A range of new competition formats were put to the test at the Track Lab – a World Athletics Continental Tour Silver meeting – in the Swiss city of Fribourg on Sunday (1).
The Track Lab Fribourg featured a variety of athletics disciplines. Some, such as the mile steeplechase, were completely new. Others had minor adjustments made, such as in the sprints where the allowed reaction time was reduced to 0.000 instead of 0.10. While a few – like the 800m – were unchanged.
The field events, meanwhile, were trialling more significant changes. The pole vault was held as a mixed competition where the absolute effective height over the bar was measured. The long jump had a 40-centimetre long take-off zone, from which the full distance jumped was measured. And in the javelin, an athlete’s throw was only measured and recorded if it was an improvement on their previous best.

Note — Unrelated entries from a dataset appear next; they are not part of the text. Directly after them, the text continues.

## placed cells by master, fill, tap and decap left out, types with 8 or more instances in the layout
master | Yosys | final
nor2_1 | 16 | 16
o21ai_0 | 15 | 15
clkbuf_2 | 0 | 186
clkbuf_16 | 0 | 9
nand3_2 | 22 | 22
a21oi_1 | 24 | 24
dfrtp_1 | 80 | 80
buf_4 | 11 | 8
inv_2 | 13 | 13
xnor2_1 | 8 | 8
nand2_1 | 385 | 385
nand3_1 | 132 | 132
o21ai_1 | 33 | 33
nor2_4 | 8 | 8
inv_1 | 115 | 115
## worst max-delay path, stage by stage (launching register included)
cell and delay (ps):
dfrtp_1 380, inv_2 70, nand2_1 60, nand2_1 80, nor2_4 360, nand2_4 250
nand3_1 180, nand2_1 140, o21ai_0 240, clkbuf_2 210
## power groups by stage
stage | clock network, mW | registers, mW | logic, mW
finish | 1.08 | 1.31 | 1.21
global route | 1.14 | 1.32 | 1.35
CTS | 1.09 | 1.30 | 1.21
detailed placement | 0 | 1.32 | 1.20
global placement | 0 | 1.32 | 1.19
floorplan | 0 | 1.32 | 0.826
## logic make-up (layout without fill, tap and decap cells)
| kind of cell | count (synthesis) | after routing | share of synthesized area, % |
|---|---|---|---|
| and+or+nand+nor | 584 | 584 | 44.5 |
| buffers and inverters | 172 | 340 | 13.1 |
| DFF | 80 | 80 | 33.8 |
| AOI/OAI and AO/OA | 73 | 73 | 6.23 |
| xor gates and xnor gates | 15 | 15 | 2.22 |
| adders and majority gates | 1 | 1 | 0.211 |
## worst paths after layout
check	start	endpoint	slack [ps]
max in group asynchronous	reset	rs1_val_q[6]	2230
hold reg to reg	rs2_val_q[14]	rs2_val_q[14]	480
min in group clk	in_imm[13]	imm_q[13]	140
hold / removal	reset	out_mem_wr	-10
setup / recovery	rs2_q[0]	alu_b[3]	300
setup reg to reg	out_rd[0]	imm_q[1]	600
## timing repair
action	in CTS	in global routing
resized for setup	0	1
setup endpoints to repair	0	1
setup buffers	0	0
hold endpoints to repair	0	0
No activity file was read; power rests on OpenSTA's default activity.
==> config.mk <==
export PLATFORM = sky130hd
export DESIGN_NAME = mac_window_sequencer_flat
export DESIGN_NICKNAME = d
export VERILOG_FILES = /design/src/rtl/mac_window_sequencer_pkg.sv /design/src/rtl/mac_window_sequencer_if.sv /design/src/rtl/mac_window_sequencer_valid_delay_line.sv /design/src/rtl/mac_window_sequencer.sv /design/src/flat_wrapper.sv
export SDC_FILE = /design/constraint.sdc
export NUM_CORES = 1
export LEC_CHECK = 0
export CORE_MARGIN = 10
export CORE_UTILIZATION = 40
export DETAILED_ROUTE_END_ITERATION = 6
export DONT_BUFFER_PORTS = 1
export SKIP_LAST_GASP = 1
export SLEW_MARGIN = 20
export SYNTH_ARGS = -nofsm -noshare
export SYNTH_HDL_FRONTEND = slang
export SYNTH_HIERARCHICAL = 1
export SYNTH_SLANG_ARGS = --single-unit
export TNS_END_PERCENT = 10
==> constraint.sdc <==
create_clock -name clk -period 4.85 [get_ports clk]
set_input_delay 0.97 -clock clk [delete_from_list [all_inputs] [get_ports clk]]
set_output_delay 0.97 -clock clk [all_outputs]
set_load 0.1 [all_outputs]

All of these new formats were being tested for the first time and form part of a consultation process for the future of the sport to see if such changes can enhance the enjoyment and excitement of a competition. Further testing and consultation with various stakeholders will be undertaken in the aftermath of this event. Anything that doesn’t pass extensive consultation will not be implemented.
Aside from the tweaks to the disciplines, there was also a team element to the competition.
Fans at home were able to benefit too, as the live stream tested out filming angles shot by drones that had never been used for live coverage before.
European pole vault champion Angelica Moser, competing on home soil, received a great welcome from the Swiss crowd. She cleared a best of 4.47m to finish second overall in her event, and the leading woman, behind compatriot Fabio Kissling.
Ethiopia’s Abrham Sime was a convincing winner of the mile steeplechase, clocking 4:14.36 to finish comfortably ahead of Nicolas-Marie Daru of France.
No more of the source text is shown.